Cardiolipin degradation during cardiac ischemia reperfusion injury: partial restoration by ranolazine

Cardiolipin (CL) is the major lipid in the inner mitochondrial membrane and hence plays a crucial role in maintaining protein structure in respiratory complexes. CL is susceptible to oxidative damage due to its large number of unsaturated bonds, so changes in CL elution profile are expected during high oxidative stress in cardiac ischemia reperfusion (IR) injury. We assessed changes in CL integrity after IR +/− ranolazine (Ran), a mitochondrial‐targeted drug. Lipids were isolated from guinea pig hearts exposed to one of 5 protocols: 30 min perfusion with KR buffer (KR), 30 min global ischemia (I30), I30+10 min reperfusion (IR), I30+Ran, and IR+Ran.
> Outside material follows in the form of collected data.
===== src/design/assert_macros.svh =====
// Assertion macros used by the top-level design file of the point rotation block.
`ifndef ASSERT_MACROS_SVH
`define ASSERT_MACROS_SVH
`ifndef SYNTHESIS
`define PRA_ASSERT(label, clk, rst, prop) \
   label: assert property (@(posedge clk) disable iff (rst) prop) \
      else $error("point rotation assertion failed");
`define PRA_ASSERT_NOW(label, clk, rst, cond) \
   label: assert property (@(posedge clk) disable iff (rst) (cond)) \
      else $error("point rotation condition failed");
`else
`define PRA_ASSERT(label, clk, rst, prop)
`define PRA_ASSERT_NOW(label, clk, rst, cond)
`endif
`endif


===== src/design/pra_pkg.sv =====
// Types, constants and the arctangent table of the point rotation block.
package pra_pkg;

   localparam int TRIG_W    = 32;
   localparam int Z_W       = 34;
   localparam int TRIG_FRAC = 30;
   localparam int ATAN_LEN  = 32;

   localparam logic signed [TRIG_W-1:0] GAIN_Q30 = 32'sd652032874;

   localparam logic [31:0] ATAN_TURN [ATAN_LEN] = '{
      32'h20000000, 32'h12E4051E, 32'h09FB385B, 32'h051111D4,
      32'h028B0D43, 32'h0145D7E1, 32'h00A2F61E, 32'h00517C55,
      32'h0028BE53, 32'h00145F2F, 32'h000A2F98, 32'h000517CC,
      32'h00028BE6, 32'h000145F3, 32'h0000A2FA, 32'h0000517D,
      32'h000028BE, 32'h0000145F, 32'h00000A30, 32'h00000518,
      32'h0000028C, 32'h00000146, 32'h000000A3, 32'h00000051,
      32'h00000029, 32'h00000014, 32'h0000000A, 32'h00000005,
      32'h00000003, 32'h00000001, 32'h00000001, 32'h00000000
   };

   localparam logic [1:0] PP_AC  = 2'd0;
   localparam logic [1:0] PP_BNS = 2'd1;
   localparam logic [1:0] PP_AS  = 2'd2;
   localparam logic [1:0] PP_BC  = 2'd3;

   typedef enum logic [1:0] {
      AXIS_X    = 2'd0,
      AXIS_Y    = 2'd1,
      AXIS_Z    = 2'd2,
      AXIS_NONE = 2'd3
   } axis_type;

   typedef enum logic [1:0] {
      QUAD_0 = 2'd0,
      QUAD_1 = 2'd1,
      QUAD_2 = 2'd2,
      QUAD_3 = 2'd3
   } quad_type;

   typedef struct packed {
      logic     valid;
      axis_type axis;
      quad_type quad;
   } pipe_ctl_type;

endpackage


===== src/design/pra_angle_prep.sv =====
// Input stage: quadrant reduction of the angle and CORDIC start values.
module pra_angle_prep #(
   parameter int COORD_WIDTH = 32,
   parameter int ANGLE_WIDTH = 16
) (
   input  logic                                 clock,
   input  logic                                 reset,
   input  logic                                 load,
   input  pra_pkg::pipe_ctl_type                up_ctl,
   input  logic [ANGLE_WIDTH-1:0]               up_angle,
   input  logic [3*COORD_WIDTH-1:0]             up_point,
   output pra_pkg::pipe_ctl_type                dn_ctl,
   output logic [3*COORD_WIDTH-1:0]             dn_point,
   output logic signed [pra_pkg::TRIG_W-1:0]    dn_cx,
   output logic signed [pra_pkg::TRIG_W-1:0]    dn_cy,
   output logic signed [pra_pkg::Z_W-1:0]       dn_cz
);

   logic [31:0]                      turn;
   logic [31:0]                      rounded;
   logic [31:0]                      resid;
   pra_pkg::quad_type                quad_in;
   logic signed [pra_pkg::Z_W-1:0]   cz_in;

   logic                             valid_ff;
   pra_pkg::axis_type                axis_ff;
   pra_pkg::quad_type                quad_ff;
   logic [3*COORD_WIDTH-1:0]         point_ff;
   logic signed [pra_pkg::Z_W-1:0]   cz_ff;

   always_comb begin
      turn    = 32'(up_angle) << (32 - ANGLE_WIDTH);
      rounded = turn + 32'h2000_0000;
      quad_in = pra_pkg::quad_type'(rounded[31:30]);
      resid   = turn - {rounded[31:30], 30'd0};
      cz_in   = {{(pra_pkg::Z_W-32){resid[31]}}, resid};
   end

   always_ff @(posedge clock) begin
      if (reset) begin
         valid_ff <= 1'b0;
      end else if (load) begin
         valid_ff <= up_ctl.valid;
      end
   end

   always_ff @(posedge clock) begin
      if (load) begin
         axis_ff  <= up_ctl.axis;
         quad_ff  <= quad_in;
         point_ff <= up_point;
         cz_ff    <= cz_in;
      end
   end

   assign dn_ctl   = '{valid: valid_ff, axis: axis_ff, quad: quad_ff};
   assign dn_point = point_ff;
   assign dn_cx    = pra_pkg::GAIN_Q30;
   assign dn_cy    = '0;
   assign dn_cz    = cz_ff;

endmodule


===== config.mk =====
export PLATFORM = sky130hd
export DESIGN_NAME = pra_angle_prep
export DESIGN_NICKNAME = d
export VERILOG_FILES = /design/src/design/assert_macros.svh /design/src/design/pra_pkg.sv /design/src/design/pra_angle_prep.sv
export SDC_FILE = /design/constraint.sdc
export NUM_CORES = 1
export LEC_CHECK = 0
export ABC_AREA = 1
export BUFFER_PORTS_ARGS = -buffer_cell sky130_fd_sc_hd__buf_4
export CAP_MARGIN = 40
export CORE_AREA = 2 2 125 127
export CTS_CLUSTER_DIAMETER = 50
export DETAILED_ROUTE_END_ITERATION = 7
export DIE_AREA = 0 0 127 129
export HOLD_SLACK_MARGIN = 0.1
export PLACE_DENSITY = 0.7
export SLEW_MARGIN = 10
export SYNTH_ARGS = -nofsm -noshare
export SYNTH_HDL_FRONTEND = slang
export SYNTH_SLANG_ARGS = --single-unit

===== constraint.sdc =====
create_clock -name clock -period 1.4 [get_ports clock]
set_clock_uncertainty 0.1 [all_clocks]
set_input_delay 0.28 -clock clock [delete_from_list [all_inputs] [get_ports clock]]
set_output_delay 0.28 -clock clock [all_outputs]
set_load 0.05 [all_outputs]

Word-level counts from Yosys, hierarchy flattened
Cells that the tools add are included.

Input port bits: 120. Logic and storage cells: 7. Output and inout bits: 199. Flip-flop bits (word level): 133.

Add/sub/neg operators: 2.

Operators with widths (number): 32-bit by 30-bit adder with 32-bit output, second input constant (1); 32-bit subtractor (1).

Longest topological paths before layout
Gate-level depths: netlist (run 1).

Depth in word-level cells: 2. Mapped depth: 4. Depth with buffers taken out: 4.

Least setup slack after synthesis (run 1)
No wires, ideal clock.

Path type: register to output. Start: register dn_cz[31] (netlist name). End: output port dn_cz[32] (netlist name). Cell stages (with the launch flop): 2. Arrival time: 922 ps. Setup slack: 98 ps. Data required time: 1020 ps. Buffers on the path: 1. Path through: edfxtp_1 -> buf_4.

RTL lines: to (decl) (line pra_angle_prep.sv:16) `output logic signed [pra_pkg::Z_W-1:0] dn_cz`.

No word-level cell between the ends.

Worst setup path in the final report (run 1)
Start: register dn_cz[31] (netlist name). End: output port dn_cz[32] (netlist name).

No word-level cell between the ends.

==> results of run 1 <==
## layout by cell type (no fill, tap or decap), types with 2 or more instances in the layout
master and count:
dlygate4sd3_1 116, nand2_1 2, nor2_1 2, xor2_1 2, clkinv_4 4, buf_12 2
clkbuf_16 17, buf_6 46, buf_4 191, conb_1 80, bufinv_16 2, ha_1 2
inv_8 3, inv_1 4, edfxtp_1 116, clkinvlp_4 3, inv_6 2
## final timing paths
| check | end | slack, ps | cells past startpoint |
|---|---|---|---|
| worst max-delay path | dn_cz[32] | -30 | 1 |
| worst min-delay path | dn_point[34] | 250 | 2 |
| worst min register to register | valid_ff | 390 | 2 |
| worst max register to register | valid_ff | 750 | 2 |
## power by group
part / total [W] / switching, W / internal, W
clock network: 0.00436 / 0.00169 / 0.00267
registers: 0.00429 / 0.000119 / 0.00417
logic: 0.00263 / 0.00179 / 0.000843
## through the flow
step | std cells | util, %
global placement | 637 | 39.66
global route | 785 | 52.56
CTS | 785 | 51.61
finish | 785 | 52.56
floorplan | 293 | -
detailed placement | 637 | 39.66
## cell type report
| type | instances | area share (%) |
|---|---|---|
| timing repair buffer | 355 | 40.05 |
| clock inverter | 15 | 2.209 |
| clock buffer | 17 | 5.404 |
| multi-input combinational | 89 | 4.657 |
| inverter | 4 | 0.1907 |
| sequential | 117 | 44.50 |
| tap | 188 | 2.988 |
## cell families (layout without fill, tap and decap cells)
kind of cell,Yosys count,count (layout),share of synthesized area [%]
other,2,80,0.1782
xor gates and xnor gates,3,3,0.6234
buffers and inverters,87,391,15.14
and+or+nand+nor,4,4,0.3563
DFF,117,117,83.11
adders and majority gates,2,2,0.5936
## flip-flops by register name, indices dropped and copies added, names as in the netlist
signal    flops
valid_ff      1
dn_point     96
quad_ff       2
dn_cz        16
axis_ff       2
## synthesized netlist by cell type
cell      number
edfxtp_1     116
buf_4         83
inv_1          4
conb_1         2
ha_1           2
nand2_1        2
nor2_1         2
xor2_1         2
dfxtp_1        1
xnor2_1        1
## repair_timing
action | CTS | global route
gates resized for setup | 8 | 38
pin swaps | 0 | 0
hold buffers | 116 | 1
endpoints found under the setup margin | 11 | 50
endpoints found under the hold margin | 115 | 1
## routing by layer
metal / share of wire [%] / routed length [µm] / GRT usage, % / vias to the layer above
met5: 0.10 / 13 / 0 / -
met4: 1.7 / 221 / 5.947 / 2
met3: 9.0 / 1151 / 5.821 / 17
met2: 57 / 7315 / 27.32 / 183
met1: 32 / 4072 / 13.36 / 1426
li1: - / - / - / 1350
==> qor.txt, run 1 <==
status: finished, violations left
failing checks: negative setup slack
via count: 2978
Fin. Hold Viols: 0
vias per cell: 3.794
fin area: 7873 µm²
slowest library cell on the worst path: edfxtp_1
final wirelength: 12770 µm
Reg clk slew, reported paths: 60 ps
worst hold-check path type: primary input to register
clk_lat worst skew: 410 ps
Peak Freq: 699.1 MHz
fin crit period: 1430 ps
Die Width: 127 µm
Lkg Pwr: 3.448 nW
syn avg cell area: 19.61 µm²
Yosys top cell by area: edfxtp_1
WS Path Type: register to output port
Critical path buffers and inverters: 1
vias in the first global route: 2995
Reg area: 3503 µm²
grt total ovfl: 0
Setup crit start: dn_cz[31]
global-route usage over all layers: 14.26%
area post-placement: 5939 µm²
pin count of the biggest net entering global routing: 61
Arr. time, crit path: 1050 ps
crit path cell chain: buf_4
DR DRC count: 0
Worst Path Required: 1020 ps
R2R Path Start: valid_ff
crit-path leading delay family: flip-flops
Pwr per Cell Area: 1433 nW/µm²
final period utilization: 102.2%
critical path's largest stage delay: 430 ps
Tot Pwr: 0.01128 W
setup TNS: -92.85 ps
Die ar.: 16380 µm²
Mapped Area: 4215 µm²
Initial Utilization: 28.15%
Root Driver: clkbuf_16
Mapped Cells: 215
# setup viols final: 4
post-synth top area share: 82.64%
Pre-antenna DRT Iters: 4
Ports: 319
Seq/Total Area, Yosys: 83.11%
H-tree levels: 4
Layout Nets: 706
dpl ws: 192.1 ps
RSZ-0062 raised after global routing: yes
cts bufs inserted: 17
worst hold margin: 245.5 ps
share of layout cells above drive strength 1: 45.39%
HPWL after DPL: 8231 µm
clk buf depth: 2
Wirelength per Cell: 16.27 µm
core region area: 14980 µm²
top post-synthesis cells by area: edfxtp_1, buf_4, ha_1, dfxtp_1, xor2_1
Final WS setup: -30.49 ps
routability cong.: 0.6620
IO Port Bufs: 236
area of the multi-input gates: 366.6 µm²
crit path max fanout: 3
Post-CTS Setup Inserts: 0
min-delay src: load
Cell variety after synth: 10
Yosys reg bits: 117
VDD IR max: 0.8038 mV
ANT nets after route: 0
DIE HEIGHT: 129 µm
drt initial violations: 162
Syn. warnings: 0
first-pass GRT wire length: 16910 µm
MaxCap Viol Count: 0
initial antenna violation count: 1
Max Slew Vio Count: 0
CTS tree: built
Setup crit start kind: register
Syn-to-layout area delta: 86.76%
Ant. Diodes: 0
Worst Setup End Kind: output port
Core Rows: 45
FILL cells: 1206
# clock sinks: 117
Note: power is estimated with default switching activity, not from simulation.
==> run 2: changes to the inputs <==
Settings changed: CORE_AREA 2 2 125 127 to 2 2 124 126, CTS_BUF_LIST from default to sky130_fd_sc_hd__clkbuf_8, DIE_AREA 0 0 127 129 to 0 0 126 128, PLACE_DENSITY 0.7 to 0.71.
==> run 2 against run 1 <==
The run still ends with negative setup slack left. Final cell count is 0.51% higher. Largest power group is now sequential cells. Non-clock buffer count stayed put. Setup slack worse by 11 ps. Sequential power hardly changed. First-iteration DRC count is 5.6% higher. Sequential share of layout area is 0.34 points lower. Fmax is 0.78% lower. Critical path type unchanged. Routed wire length is 6.5% higher. Flip-flop and latch count stayed put. Largest cell class unchanged. Clock-buffer cell count stayed put. Design area is 0.78% higher. Core utilization is 0.81 points higher.
==> qor.txt, run 2 (synthesis results as in run 1) <==
crit path max fanout: 3 (unchanged)
Final WS setup: -41.70 ps (was -30.49 ps)
share of layout cells above drive strength 1: 45.39% (unchanged)
MaxCap Viol Count: 0 (unchanged)
Syn-to-layout area delta: 88.22% (was 86.76%)
vias in the first global route: 3078 (was 2995)
Worst Path Required: 1020 ps (about the same)
crit path cell chain: buf_4 (unchanged)
critical path's largest stage delay: 430 ps (about the same)
Reg clk slew, reported paths: 80 ps (was 60 ps)
IO Port Bufs: 236 (unchanged)
pin count of the biggest net entering global routing: 56 (was 61)
HPWL after DPL: 8533 µm (was 8231 µm)
dpl ws: 181.9 ps (was 192.1 ps)
VDD IR max: 0.5882 mV (was 0.8038 mV)
H-tree levels: 4 (unchanged)
CTS tree: built (unchanged)
grt total ovfl: 0 (unchanged)
ANT nets after route: 0 (unchanged)
routability cong.: 0.7546 (was 0.6620)
area post-placement: 5939 µm² (unchanged)
commonest non-fill, non-tap cells in the layout: buf_4, edfxtp_1, dlygate4sd3_1 (unchanged)
Fin. Hold Viols: 0 (unchanged)
Die ar.: 16130 µm² (was 16380 µm²)
# clock sinks: 117 (unchanged)
DR DRC count: 0 (unchanged)
Wirelength per Cell: 17.24 µm (was 16.27 µm)
first-pass GRT wire length: 17830 µm (was 16910 µm)
failing checks: negative setup slack (unchanged)
core region area: 14860 µm² (was 14980 µm²)
fin area: 7934 µm² (was 7873 µm²)
FILL cells: 1119 (was 1206)
cts bufs inserted: 17 (unchanged)
drt initial violations: 171 (was 162)
Root Driver: clkbuf_8 (was clkbuf_16)
Lkg Pwr: 3.446 nW (was 3.448 nW)
vias per cell: 3.826 (was 3.794)
Pre-antenna DRT Iters: 4 (unchanged)
Gate power share: 26.9% (was 23.3%)
DIE HEIGHT: 128 µm (was 129 µm)
Pwr per Cell Area: 1285 nW/µm² (was 1433 nW/µm²)
final wirelength: 13610 µm (was 12770 µm)
fin util: 53.38% (was 52.56%)
P_int: 0.006736 W (was 0.007686 W)
fin crit period: 1442 ps (was 1430 ps)
WS Path Type: register to output port (unchanged)
Arr. time, crit path: 1060 ps (was 1050 ps)
slowest library cell on the worst path: edfxtp_1 (unchanged)
RSZ-0062 raised after global routing: yes (unchanged)
Worst Setup End Kind: output port (unchanged)
final period utilization: 103.0% (was 102.2%)
initial antenna violation count: 3 (was 1)
Max Slew Vio Count: 0 (unchanged)
clk buf depth: 2 (unchanged)
crit-path leading delay family: flip-flops (unchanged)
clock network fraction of total power: 30.7% (was 38.7%)
Peak Freq: 693.6 MHz (was 699.1 MHz)
via count: 3019 (was 2978)
Net Sw Power: 0.003461 W (was 0.003597 W)
max reg flops: 96 (unchanged)
clk_lat worst skew: 420 ps (was 410 ps)
global-route usage over all layers: 15.30% (was 14.26%)
commonest non-fill, non-tap cell in the layout: buf_4 (unchanged)
sequential share of power: 42.3% (was 38.0%)
Layout Nets: 706 (unchanged)
switch share: 33.94% (was 31.88%)
worst hold-check path type: primary input to register (unchanged)
status: finished, violations left (unchanged)
Initial Utilization: 28.36% (was 28.15%)
Core Rows: 45 (unchanged)
Critical path buffers and inverters: 1 (unchanged)
Die Width: 126 µm (was 127 µm)
Ports: 319 (unchanged)
Setup crit start kind: register (unchanged)
# setup viols final: 8 (was 4)
==> run 2: timing repair <==
| action | 4_1_cts | 5_1_grt |
|---|---|---|
| cloned | 0 | 0 |
| hold endpoints to repair | 116 | 0 |
| buffers inserted | 0 | 0 |
| gates resized for setup | 41 | 71 |
| hold buffers | 117 | 0 |
| setup endpoints to repair | 44 | 115 |
==> run 2: layout make-up <==
class | count | area (µm²) | share of cell area [%]
antenna | 4 | 10.01 | 0.1262
clock buffer | 17 | 234.0 | 2.949
clock inverter | 15 | 168.9 | 2.129
inverter | 4 | 15.01 | 0.1892
multi-input combinational | 89 | 366.6 | 4.621
sequential | 117 | 3503 | 44.16
tap | 188 | 235.2 | 2.965
timing repair buffer | 355 | 3401 | 42.86
==> run 2: path summary, 6_finish.rpt <==
check                  from  slack, ps  cells after the start        end
setup / recovery  dn_cz[31]        -40                      1  dn_cz[31]
hold / removal    up_ctl[4]        170                      5   valid_ff
hold reg to reg    valid_ff        450                      2   valid_ff
setup reg to reg   valid_ff        660                      2   valid_ff
==> run 2: power groups by stage <==
| stage | logic (W) | registers (W) | clock network [W] |
|---|---|---|---|
| after floorplan | 0.000697 | 0.00530 | 0 |
| after global placement | 0.00227 | 0.00431 | 0 |
| after detailed placement | 0.00229 | 0.00433 | 0 |
| after CTS | 0.00262 | 0.00427 | 0.00321 |
| after global routing | 0.00282 | 0.00434 | 0.00336 |
| final | 0.00275 | 0.00432 | 0.00313 |
==> run 2: per-stage QoR <==
stage / instances / hold slack [ps] / total power (W) / setup TNS [ps]
after floorplan: 293 / 278.9 / 0.005993 / 0
after detailed placement: 637 / 359.3 / 0.006617 / 0
final: 789 / 173.5 / 0.01020 / -165.2
after CTS: 786 / 268.6 / 0.01011 / -335.5
after global routing: 788 / 143.3 / 0.01052 / -2127
after global placement: 637 / 358.3 / 0.006586 / 0
==> run 2: metal layers <==
metal	part of all wire, %	global-route usage [%]
met4	3.1	6.981
met2	56	28.21
met1	32	15.60
met5	0	0
met3	8.2	5.217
Lipids were analyzed for CL by HPLC. We found that KR had one major species of CL, while I30 and IR had at least 2 added species, with the peak intensity for major species lower than for KR, and additional peaks eluting in close proximity to the major species. Ran treated groups showed a decreased intensity of additional species and a small increase in the major species. These findings may underlie our prior results showing a) decreased complex I and II activity after IR and restored activity with Ran, and b) disruption of super complexes during IR and restored assembly with Ran, suggesting that CL integrity is necessary for integrity of mitochondrial metabolic pathways, and Ran helps to preserve this integrity. Further studies are needed to determine how Ran preserves CL integrity.